Tamer Korkmaz/Zaman
Engin Andıç!
"Kambersiz düğün olmaz" demişler: Andıç Paşa'mız Yirmi Sekiz Şubat'ın onuncu yıldönümünü birkaç gün gecikme ile de olsa kutladı. Genelkurmay'da hazırlanan yeni andıç "akredite ol gel bana, börekler açarım sana" kıvamında gezegenimize bir kere daha isabet etmiş oldu.
Gazetecileri fiilen "TSK Karşıtları" ve "TSK Yandaşları" diye ikiye ayıran "Akredite Basın ve Yayın Organları Yeniden Değerlendirmesi" konulu üç sayfalık andıç Genelkurmay Halkla İlişkiler Müdürlüğü'nce hazırlanıp 2006 Kasım'ında Genelkurmay 2. Başkanı Org.
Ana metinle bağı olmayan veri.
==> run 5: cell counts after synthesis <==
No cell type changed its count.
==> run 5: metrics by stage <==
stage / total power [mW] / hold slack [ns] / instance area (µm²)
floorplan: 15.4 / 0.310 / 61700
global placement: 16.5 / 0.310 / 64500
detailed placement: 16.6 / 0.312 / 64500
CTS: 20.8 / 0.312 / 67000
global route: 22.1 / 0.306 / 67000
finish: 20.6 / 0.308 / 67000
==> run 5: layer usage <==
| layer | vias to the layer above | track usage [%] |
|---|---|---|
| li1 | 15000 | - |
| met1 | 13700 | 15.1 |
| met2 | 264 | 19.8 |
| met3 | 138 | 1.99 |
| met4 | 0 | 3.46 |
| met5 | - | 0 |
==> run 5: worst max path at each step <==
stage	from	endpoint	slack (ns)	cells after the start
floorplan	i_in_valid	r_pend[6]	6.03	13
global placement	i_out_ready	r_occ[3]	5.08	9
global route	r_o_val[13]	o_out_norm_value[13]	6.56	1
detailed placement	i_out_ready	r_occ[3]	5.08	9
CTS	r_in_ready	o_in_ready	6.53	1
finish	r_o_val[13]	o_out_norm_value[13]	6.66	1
Ergin Saygun'a gönderilmiş...
Adı her ne kadar andıç diye ünlenmiş olsa da karşı karşıya bulunduğumuz hadise resmen "fişleme"dir. Yani, Batı Çalışma Grubu'nun o bildik fişlemesinin medya ayağıdır.
TSK, fişe geçirdiği medyayı güvenilir olan/olmayan diye sınıflandırıyor. Asker gibi düşünmeyenler damgalanıyor. Örneğin, Akşam'ın bir yazarından söz edilirken "Askerin siyasete müdahalesine karşıdır" deniliyor...
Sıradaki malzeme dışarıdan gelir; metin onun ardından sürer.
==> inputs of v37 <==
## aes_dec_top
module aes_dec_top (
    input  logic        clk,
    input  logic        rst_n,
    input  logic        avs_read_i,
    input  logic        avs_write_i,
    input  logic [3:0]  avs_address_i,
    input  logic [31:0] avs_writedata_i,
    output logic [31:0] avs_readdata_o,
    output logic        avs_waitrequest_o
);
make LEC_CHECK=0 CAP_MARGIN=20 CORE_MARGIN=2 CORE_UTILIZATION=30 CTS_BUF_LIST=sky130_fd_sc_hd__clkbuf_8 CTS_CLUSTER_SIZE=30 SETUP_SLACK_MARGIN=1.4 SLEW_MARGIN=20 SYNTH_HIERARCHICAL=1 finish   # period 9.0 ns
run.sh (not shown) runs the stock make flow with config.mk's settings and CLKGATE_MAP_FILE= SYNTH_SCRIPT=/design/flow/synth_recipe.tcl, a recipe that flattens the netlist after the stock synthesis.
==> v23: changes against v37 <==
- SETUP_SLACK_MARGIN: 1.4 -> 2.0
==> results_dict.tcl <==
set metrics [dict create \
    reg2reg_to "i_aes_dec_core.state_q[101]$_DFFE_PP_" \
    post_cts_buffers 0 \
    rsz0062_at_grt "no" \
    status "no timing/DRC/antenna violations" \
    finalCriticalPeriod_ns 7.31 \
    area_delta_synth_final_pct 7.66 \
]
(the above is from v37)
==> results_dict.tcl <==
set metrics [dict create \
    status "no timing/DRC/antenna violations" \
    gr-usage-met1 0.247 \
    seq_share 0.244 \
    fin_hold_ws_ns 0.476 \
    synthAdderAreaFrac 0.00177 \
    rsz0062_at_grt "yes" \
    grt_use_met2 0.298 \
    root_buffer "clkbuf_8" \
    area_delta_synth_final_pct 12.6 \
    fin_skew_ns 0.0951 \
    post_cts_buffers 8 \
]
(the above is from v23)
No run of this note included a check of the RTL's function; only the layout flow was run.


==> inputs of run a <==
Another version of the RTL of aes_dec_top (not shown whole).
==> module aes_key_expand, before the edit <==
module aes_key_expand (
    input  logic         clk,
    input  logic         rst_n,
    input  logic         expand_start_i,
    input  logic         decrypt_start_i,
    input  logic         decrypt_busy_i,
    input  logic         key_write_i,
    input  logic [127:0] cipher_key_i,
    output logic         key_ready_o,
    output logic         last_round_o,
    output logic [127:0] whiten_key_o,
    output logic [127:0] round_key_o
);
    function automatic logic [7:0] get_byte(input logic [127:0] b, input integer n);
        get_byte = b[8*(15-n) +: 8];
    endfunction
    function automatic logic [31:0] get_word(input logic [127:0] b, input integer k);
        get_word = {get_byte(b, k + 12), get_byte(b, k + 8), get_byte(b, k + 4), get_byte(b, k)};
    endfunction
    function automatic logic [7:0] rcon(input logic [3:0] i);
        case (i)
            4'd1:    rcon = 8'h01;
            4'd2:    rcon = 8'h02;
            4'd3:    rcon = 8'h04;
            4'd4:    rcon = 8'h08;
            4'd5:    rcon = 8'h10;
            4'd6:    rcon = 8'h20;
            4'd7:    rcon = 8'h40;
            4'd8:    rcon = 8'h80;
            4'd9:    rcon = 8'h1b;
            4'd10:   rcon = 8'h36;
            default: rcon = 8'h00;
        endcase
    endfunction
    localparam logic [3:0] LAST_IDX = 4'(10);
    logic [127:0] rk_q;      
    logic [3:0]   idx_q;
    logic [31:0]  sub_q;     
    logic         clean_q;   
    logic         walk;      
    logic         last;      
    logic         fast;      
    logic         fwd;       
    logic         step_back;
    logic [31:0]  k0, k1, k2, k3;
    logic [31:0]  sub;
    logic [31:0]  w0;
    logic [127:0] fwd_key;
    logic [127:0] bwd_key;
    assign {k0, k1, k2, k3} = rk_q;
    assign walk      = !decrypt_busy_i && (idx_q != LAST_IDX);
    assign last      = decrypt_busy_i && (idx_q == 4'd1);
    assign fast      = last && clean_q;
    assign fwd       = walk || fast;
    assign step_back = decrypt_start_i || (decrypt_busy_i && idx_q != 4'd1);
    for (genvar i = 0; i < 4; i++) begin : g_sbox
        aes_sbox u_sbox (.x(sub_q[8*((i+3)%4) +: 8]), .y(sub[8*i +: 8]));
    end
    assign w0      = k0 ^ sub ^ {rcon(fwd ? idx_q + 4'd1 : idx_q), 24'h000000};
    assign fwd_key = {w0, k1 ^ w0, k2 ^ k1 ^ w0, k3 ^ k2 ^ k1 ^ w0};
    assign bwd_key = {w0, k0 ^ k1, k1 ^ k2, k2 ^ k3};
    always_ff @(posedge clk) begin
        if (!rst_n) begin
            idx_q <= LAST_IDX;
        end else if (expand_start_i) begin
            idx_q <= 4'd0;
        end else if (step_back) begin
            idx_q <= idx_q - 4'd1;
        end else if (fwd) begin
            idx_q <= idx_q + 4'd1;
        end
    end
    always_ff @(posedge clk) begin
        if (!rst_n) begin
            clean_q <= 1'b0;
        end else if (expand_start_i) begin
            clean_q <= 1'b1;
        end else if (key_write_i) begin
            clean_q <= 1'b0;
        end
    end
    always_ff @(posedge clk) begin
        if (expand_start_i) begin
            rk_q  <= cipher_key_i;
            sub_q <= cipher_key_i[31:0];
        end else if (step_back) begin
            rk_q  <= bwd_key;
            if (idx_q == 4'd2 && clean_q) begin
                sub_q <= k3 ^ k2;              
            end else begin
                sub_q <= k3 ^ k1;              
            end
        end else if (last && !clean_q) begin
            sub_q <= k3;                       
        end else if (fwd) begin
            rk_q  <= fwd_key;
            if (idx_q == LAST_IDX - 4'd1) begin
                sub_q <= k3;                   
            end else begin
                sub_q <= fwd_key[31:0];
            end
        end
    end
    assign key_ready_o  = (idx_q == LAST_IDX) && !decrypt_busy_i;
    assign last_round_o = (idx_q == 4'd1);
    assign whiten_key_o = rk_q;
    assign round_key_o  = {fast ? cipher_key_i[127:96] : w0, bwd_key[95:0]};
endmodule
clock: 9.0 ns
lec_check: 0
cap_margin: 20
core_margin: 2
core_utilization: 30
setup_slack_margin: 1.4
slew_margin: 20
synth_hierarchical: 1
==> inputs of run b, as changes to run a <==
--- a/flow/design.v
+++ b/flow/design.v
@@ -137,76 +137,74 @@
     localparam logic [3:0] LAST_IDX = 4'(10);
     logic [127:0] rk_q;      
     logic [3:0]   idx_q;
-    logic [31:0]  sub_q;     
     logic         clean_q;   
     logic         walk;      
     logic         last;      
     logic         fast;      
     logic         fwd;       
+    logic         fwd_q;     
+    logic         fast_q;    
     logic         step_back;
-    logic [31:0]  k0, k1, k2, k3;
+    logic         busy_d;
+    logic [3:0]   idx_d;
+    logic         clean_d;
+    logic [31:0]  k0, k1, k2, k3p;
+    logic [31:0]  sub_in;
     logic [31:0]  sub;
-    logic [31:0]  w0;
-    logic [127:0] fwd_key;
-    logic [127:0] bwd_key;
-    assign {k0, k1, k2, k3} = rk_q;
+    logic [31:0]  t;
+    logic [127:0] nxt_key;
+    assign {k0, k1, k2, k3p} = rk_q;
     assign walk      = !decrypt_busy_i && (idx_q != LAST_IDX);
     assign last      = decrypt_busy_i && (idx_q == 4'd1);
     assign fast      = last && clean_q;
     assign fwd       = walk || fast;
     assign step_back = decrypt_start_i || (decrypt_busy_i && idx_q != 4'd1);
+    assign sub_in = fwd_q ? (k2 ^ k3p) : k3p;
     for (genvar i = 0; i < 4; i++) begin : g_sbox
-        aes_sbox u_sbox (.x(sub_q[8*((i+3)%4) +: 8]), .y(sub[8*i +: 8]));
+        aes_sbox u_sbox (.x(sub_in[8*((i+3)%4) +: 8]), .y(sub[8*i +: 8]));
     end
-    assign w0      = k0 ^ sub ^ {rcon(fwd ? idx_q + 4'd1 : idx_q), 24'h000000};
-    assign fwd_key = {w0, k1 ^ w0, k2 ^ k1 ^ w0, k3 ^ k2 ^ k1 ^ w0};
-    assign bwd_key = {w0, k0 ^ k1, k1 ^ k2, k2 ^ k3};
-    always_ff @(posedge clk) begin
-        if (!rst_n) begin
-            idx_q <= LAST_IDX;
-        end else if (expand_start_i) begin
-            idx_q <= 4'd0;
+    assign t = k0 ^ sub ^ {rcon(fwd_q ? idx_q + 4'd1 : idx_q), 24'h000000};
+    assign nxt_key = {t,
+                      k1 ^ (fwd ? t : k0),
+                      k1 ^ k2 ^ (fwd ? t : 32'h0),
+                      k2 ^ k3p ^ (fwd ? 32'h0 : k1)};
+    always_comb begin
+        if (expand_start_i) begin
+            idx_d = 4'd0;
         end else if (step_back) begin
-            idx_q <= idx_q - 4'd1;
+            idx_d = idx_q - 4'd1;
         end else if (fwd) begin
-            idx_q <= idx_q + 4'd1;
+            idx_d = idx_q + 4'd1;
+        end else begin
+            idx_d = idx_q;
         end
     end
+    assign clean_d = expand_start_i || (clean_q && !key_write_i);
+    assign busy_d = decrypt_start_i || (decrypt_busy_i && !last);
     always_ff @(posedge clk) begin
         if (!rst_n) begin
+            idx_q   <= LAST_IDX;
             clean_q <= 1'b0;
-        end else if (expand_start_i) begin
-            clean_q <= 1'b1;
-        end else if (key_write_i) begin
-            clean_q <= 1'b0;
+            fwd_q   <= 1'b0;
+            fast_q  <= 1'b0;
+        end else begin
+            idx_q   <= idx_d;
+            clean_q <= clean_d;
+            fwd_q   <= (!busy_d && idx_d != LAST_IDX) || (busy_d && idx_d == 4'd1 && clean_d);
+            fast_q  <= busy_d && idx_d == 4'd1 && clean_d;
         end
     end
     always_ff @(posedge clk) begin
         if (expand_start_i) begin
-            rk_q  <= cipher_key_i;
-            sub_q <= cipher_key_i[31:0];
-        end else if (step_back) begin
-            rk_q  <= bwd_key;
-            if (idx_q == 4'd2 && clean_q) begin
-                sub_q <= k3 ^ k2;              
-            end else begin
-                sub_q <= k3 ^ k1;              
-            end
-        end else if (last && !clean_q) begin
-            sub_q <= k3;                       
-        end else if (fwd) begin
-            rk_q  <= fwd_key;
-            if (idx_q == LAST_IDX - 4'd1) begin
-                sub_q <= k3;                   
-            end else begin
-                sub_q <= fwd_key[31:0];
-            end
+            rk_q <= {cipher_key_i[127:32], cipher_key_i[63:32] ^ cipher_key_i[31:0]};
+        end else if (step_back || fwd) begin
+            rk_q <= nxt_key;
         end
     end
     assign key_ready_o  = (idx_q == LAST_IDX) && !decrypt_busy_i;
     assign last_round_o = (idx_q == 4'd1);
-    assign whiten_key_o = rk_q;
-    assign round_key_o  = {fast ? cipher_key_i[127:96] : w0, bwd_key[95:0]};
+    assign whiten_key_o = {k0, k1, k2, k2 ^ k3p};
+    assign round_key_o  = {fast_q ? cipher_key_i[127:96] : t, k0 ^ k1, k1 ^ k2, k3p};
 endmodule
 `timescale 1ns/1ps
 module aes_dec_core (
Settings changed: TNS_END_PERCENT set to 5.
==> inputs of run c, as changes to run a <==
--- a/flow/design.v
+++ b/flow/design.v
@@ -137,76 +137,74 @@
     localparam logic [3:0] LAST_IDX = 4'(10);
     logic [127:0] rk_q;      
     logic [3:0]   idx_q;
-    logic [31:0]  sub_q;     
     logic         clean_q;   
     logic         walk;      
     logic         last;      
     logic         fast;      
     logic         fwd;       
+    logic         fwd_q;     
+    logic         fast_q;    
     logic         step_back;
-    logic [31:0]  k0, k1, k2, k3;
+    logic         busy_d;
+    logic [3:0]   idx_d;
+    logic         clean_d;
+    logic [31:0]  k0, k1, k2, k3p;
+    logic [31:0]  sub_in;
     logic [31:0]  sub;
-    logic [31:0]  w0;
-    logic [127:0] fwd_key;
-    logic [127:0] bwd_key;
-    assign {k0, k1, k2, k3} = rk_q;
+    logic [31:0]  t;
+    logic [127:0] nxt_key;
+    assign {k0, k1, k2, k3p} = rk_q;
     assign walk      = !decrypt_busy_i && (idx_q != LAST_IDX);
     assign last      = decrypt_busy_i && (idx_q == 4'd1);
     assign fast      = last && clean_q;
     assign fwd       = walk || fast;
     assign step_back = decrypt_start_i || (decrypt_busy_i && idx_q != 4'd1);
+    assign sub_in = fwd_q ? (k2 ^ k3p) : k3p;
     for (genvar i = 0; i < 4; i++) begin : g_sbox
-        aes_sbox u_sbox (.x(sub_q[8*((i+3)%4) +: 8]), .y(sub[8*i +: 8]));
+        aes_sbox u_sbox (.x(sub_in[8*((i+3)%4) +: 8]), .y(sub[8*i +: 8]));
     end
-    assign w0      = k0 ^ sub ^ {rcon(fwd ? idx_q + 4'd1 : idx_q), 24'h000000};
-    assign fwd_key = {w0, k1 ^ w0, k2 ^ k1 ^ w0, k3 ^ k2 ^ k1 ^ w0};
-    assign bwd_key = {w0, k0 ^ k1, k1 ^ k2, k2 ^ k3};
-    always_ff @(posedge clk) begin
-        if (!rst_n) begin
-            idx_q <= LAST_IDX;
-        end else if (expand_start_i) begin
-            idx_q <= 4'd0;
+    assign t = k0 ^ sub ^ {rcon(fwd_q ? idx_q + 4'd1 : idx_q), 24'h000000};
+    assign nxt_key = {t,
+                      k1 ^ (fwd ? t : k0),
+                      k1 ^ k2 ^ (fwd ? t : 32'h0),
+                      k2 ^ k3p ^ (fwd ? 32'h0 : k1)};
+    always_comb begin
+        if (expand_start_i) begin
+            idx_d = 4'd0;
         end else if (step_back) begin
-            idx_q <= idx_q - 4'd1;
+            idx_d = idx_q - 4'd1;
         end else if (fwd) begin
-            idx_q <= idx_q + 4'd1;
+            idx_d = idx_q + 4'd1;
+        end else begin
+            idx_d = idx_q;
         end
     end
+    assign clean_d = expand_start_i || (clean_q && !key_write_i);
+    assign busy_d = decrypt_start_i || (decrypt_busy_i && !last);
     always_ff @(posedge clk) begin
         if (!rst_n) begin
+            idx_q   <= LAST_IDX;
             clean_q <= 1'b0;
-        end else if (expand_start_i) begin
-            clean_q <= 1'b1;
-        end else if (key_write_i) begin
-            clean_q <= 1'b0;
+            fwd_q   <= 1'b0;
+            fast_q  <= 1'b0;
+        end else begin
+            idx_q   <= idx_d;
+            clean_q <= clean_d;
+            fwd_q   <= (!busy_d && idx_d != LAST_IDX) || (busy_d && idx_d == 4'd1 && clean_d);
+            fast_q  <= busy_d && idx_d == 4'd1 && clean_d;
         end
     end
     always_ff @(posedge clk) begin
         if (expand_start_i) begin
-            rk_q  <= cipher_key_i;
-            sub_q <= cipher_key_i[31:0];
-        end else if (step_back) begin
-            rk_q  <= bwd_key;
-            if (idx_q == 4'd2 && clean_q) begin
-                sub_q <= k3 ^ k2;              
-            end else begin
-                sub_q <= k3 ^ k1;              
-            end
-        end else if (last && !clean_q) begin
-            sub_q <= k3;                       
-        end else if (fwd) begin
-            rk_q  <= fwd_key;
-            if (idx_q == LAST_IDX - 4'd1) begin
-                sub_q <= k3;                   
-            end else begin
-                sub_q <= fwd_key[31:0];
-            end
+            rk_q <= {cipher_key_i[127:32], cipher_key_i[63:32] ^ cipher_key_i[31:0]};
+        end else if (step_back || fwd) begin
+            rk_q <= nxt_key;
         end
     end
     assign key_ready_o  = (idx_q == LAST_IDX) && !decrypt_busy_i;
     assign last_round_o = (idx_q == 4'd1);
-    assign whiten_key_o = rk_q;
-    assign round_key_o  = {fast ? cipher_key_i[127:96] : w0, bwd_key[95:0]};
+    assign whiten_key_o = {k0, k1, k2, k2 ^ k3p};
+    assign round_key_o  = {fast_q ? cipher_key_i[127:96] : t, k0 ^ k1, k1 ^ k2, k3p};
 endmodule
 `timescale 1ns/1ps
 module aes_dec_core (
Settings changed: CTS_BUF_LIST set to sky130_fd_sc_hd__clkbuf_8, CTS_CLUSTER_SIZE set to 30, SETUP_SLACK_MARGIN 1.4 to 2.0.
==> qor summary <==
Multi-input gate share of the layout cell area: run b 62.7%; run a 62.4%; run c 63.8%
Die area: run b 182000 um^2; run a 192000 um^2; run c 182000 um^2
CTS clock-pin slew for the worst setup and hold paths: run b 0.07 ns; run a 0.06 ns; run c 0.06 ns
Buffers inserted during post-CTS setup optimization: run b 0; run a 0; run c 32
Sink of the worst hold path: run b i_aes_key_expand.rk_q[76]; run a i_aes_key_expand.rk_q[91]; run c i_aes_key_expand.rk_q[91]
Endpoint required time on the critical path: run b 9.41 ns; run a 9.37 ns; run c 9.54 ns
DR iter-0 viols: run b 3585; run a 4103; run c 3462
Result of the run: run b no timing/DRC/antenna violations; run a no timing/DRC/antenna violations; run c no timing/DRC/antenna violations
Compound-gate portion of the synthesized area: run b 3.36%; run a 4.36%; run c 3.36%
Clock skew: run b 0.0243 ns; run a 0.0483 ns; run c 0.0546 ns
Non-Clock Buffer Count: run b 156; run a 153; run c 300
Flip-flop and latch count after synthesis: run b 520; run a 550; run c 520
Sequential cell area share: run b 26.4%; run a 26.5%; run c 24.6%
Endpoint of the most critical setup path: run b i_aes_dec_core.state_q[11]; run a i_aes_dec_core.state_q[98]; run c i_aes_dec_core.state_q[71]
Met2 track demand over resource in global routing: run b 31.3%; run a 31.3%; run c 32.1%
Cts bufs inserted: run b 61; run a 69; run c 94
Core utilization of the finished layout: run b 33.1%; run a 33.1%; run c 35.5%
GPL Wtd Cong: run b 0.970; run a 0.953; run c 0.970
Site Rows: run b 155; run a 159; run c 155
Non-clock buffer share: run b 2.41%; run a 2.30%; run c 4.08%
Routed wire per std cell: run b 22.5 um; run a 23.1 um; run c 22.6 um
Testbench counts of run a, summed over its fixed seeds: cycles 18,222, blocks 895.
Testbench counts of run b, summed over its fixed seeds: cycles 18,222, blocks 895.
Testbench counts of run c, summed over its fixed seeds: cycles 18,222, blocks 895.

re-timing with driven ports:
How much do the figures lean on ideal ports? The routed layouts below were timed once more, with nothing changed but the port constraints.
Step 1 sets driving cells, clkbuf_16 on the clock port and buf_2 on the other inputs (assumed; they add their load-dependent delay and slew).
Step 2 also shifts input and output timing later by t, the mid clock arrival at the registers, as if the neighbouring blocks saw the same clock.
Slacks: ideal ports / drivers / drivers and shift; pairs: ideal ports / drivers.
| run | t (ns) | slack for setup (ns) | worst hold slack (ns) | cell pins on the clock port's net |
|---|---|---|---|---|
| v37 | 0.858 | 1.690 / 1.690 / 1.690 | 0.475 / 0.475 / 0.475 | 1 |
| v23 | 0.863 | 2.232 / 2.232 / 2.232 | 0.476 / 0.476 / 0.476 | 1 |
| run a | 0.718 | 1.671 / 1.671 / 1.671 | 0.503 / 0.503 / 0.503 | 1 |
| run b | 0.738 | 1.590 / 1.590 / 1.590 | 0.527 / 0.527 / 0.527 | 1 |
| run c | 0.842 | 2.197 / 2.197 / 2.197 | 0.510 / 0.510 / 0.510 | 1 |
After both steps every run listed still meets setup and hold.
Demek ki neymiş? Türkiye'deki bir medya mensubunun birinci vazifesi asker siyasete çift daldığı anlarda ona selam durmakmış. Darbelerde Apoletli Medya'ya zaten sefer görev emri tebliğ ediliyor!
Bir "itibar verme/itibarsızlaştırma" sınıflandırması da var, bu Andıç Paşa işleminde. Tabii böylesi kategoriler oluşturmak suretiyle (bıçak sırtında notu düşülerek) "yola getirme" amacı da güdülüyor...
Malum süreçte, Çevik Bir bunu farklı yöntemlerle yapıyordu: Paşa, karşıt görünen ya da apolet takmakta nazlanan kimi basın mensuplarına "askeriyeyi tanıtmak için" büyük fedakârlıklara katlanmıştı. Onları Güneydoğu'daki bir garnizona götürmüş; ardından da dışarıda silah attırarak (nereden geliyor bu saatte bu sesler yav?) korkutma amaçlı bir program icra etmişti!
***
Andıç patladıktan sonra basında kıyasıya sorgulandı. Buna mukabil andıca "korsan yayın" muamelesi yapanlar da oldu. Mesela, Sabah'ın TSK kökenli gazetecisi "Askeri kaynaklar basına yansıyan andıcın Genelkurmay tarafından yazılan andıç olmadığını söylüyor" diyerek kamuoyunu güdülemeye çalıştı. "Eski TSK mensubu" gazeteci, Andıç Paşa için "sahte" süsü veriyordu; gelgelelim Genelkurmay Başkanlığı asla böyle bir ifade kullanmıyordu. Soruşturma açıldığını duyurarak andıcın orijinal olduğunu doğruluyordu!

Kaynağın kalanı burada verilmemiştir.